We always start with screening the junior (there is a great free at home screen online available here if you don’t have access to a skilled professional near you) and then addressing any deficiencies in mobility and/or motor control. From there, we then look at creating a balanced athlete with strength and power. For their power portion of their program, you will want to incorporate different medicine ball drills for rotary power.
We will alternate days throughout the week, sometimes focusing on strength-speed and other days working on speed-strength. What this means in simple terms is that on strength-speed days we will use heavier medicine balls (generally over 10 lbs) with rep schemes of less than 10. On speed-strength days we will use lighter medicine balls (generally under 10 lbs) with a higher rep scheme between 12 – 20.

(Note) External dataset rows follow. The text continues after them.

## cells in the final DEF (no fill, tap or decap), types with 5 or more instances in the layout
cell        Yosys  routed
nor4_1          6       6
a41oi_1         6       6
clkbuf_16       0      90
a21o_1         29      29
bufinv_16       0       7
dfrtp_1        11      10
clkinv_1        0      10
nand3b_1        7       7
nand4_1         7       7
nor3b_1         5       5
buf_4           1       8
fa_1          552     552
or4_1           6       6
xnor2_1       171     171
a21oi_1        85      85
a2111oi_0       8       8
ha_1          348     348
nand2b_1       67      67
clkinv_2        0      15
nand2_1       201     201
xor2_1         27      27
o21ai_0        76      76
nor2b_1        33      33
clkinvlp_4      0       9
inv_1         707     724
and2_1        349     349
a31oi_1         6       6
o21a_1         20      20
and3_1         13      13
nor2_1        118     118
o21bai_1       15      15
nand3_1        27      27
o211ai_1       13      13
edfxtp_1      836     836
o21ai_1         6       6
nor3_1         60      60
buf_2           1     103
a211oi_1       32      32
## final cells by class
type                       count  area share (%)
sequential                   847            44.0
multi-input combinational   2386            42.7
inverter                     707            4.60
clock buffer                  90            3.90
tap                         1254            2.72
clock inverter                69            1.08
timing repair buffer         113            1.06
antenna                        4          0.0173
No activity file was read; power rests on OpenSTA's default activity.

The value of training of training both sides of the strength-speed spectrum is that we are able to vary training intensities and systems stressors. We are also able to educate the junior on what proper form and sequencing in two different scenarios. The heavier medicine balls mean the junior has to produce higher power output and learn how to control their body in this setting.
This lighter medicine ball means the junior has to control their body at higher velocities with less load which is another important element of training. Depending on the junior and their earlier athletic development, some juniors will benefit from more focus in one area than the other. This can always be assessed by your local golf performance expert.
Regardless of the focus of their rotary work for the day, we are always doing at least 2-3x the number of rotation repetitions to their non-dominant side. This is an effort to maintain some resemblance of balance and help with injury prevention as they only rotate to one side in such a repetitive and imbalanced fashion.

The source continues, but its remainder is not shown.